Netanel Ben Simon נתנאל בן סימון

Personal information
- Full name: Netanel Ben Simon
- Date of birth: 26 May 1992 (age 33)
- Place of birth: Acre, Israel
- Height: 1.72 m (5 ft 8 in)
- Position: Left back

Team information
- Current team: Ironi Nesher

Youth career
- Beitar Jerusalem

Senior career*
- Years: Team / Apps / (Gls)
- 2011–2014: Beitar Jerusalem / 2 / (0)
- 2012–2013: → Maccabi Ahi Nazareth (loan) / 8 / (0)
- 2014: → Hapoel Jerusalem (loan) / 4 / (0)
- 2014–2015: Hapoel Migdal HaEmek / 25 / (0)
- 2015: Hapoel Acre / 0 / (0)
- 2015: Hapoel Midgal HaEmek / 4 / (0)
- 2016: Hapoel Beit She'an / 2 / (0)
- 2016: Hapoel Asi Gilboa / 10 / (0)
- 2016–2017: Hapoel Midgal HaEmek / 23 / (0)
- 2017: Hapoel Shefa-'Amr / 0 / (0)
- 2017: Tzeirei Kafr Kanna / 3 / (0)
- 2017–2018: Maccabi Daliyat al-Karmel / 17 / (0)
- 2018–2019: Ironi Tiberias / 10 / (0)
- 2019: Maccabi Daliyat al-Karmel / 0 / (0)
- 2020: Ironi Nesher / 0 / (0)

= Netanel Ben Simon =

Israeli footballer

Netanel Ben Simon (נתנאל בן סימון; born 26 May 1992) is an Israeli footballer. He plays as a left back for Ironi Nesher.

==Club career==
===Beitar Jerusalem===
Ben Simon made his debut with Beitar Jerusalem on 25 December 2011, of a league match against Hapoel Acre.

===Hapoel Jerusalem===
In the winter transfers of 2013–14, Ben Simon joined Hapoel Jerusalem.

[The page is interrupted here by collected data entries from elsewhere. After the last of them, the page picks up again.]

===== config.mk =====
export PLATFORM = sky130hd
export DESIGN_NAME = williams_io_top
export DESIGN_NICKNAME = d
export VERILOG_FILES = /design/src/rtl/williams_pkg.sv /design/src/rtl/williams_io_top.sv /design/src/rtl/video_formatter.sv /design/src/rtl/blank_timing.sv /design/src/rtl/control_mapper.sv /design/src/rtl/stick_quantizer.sv /design/src/rtl/control_sync.sv /design/src/rtl/bridge_config_regs.sv
export SDC_FILE = /design/constraint.sdc
export NUM_CORES = 1
export LEC_CHECK = 0
export BUFFER_PORTS_ARGS = -buffer_cell sky130_fd_sc_hd__buf_2
export CELL_PAD_IN_SITES_DETAIL_PLACEMENT = 1
export CELL_PAD_IN_SITES_GLOBAL_PLACEMENT = 1
export CORE_MARGIN = 3
export CORE_UTILIZATION = 35
export CTS_CLUSTER_DIAMETER = 60
export DETAILED_ROUTE_END_ITERATION = 8
export GPL_TIMING_DRIVEN = 0
export HOLD_SLACK_MARGIN = 0.02
export MAX_ROUTING_LAYER = met4
export PLACE_DENSITY_LB_ADDON = 0.1
export SLEW_MARGIN = 20
export SYNTH_ARGS = -nofsm -noshare
export SYNTH_HDL_FRONTEND = slang
export SYNTH_SLANG_ARGS = --single-unit

===== constraint.sdc =====
create_clock -name clk_74a -period 2 [get_ports clk_74a]
set_input_delay 0.5 -clock clk_74a [delete_from_list [all_inputs] [get_ports clk_74a]]
set_output_delay 0.5 -clock clk_74a [all_outputs]
set_load 0.005 [all_outputs]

===Hapoel Migdal HaEmek===
In September 2014 left Beitar Jerusalem and signed to Hapoel Migdal HaEmek. At Migdal HaEmek assisted 12 goals, and became important player at the club's squad.

===Hapoel Acre===
On 19 August 2015 signed to Hapoel Acre.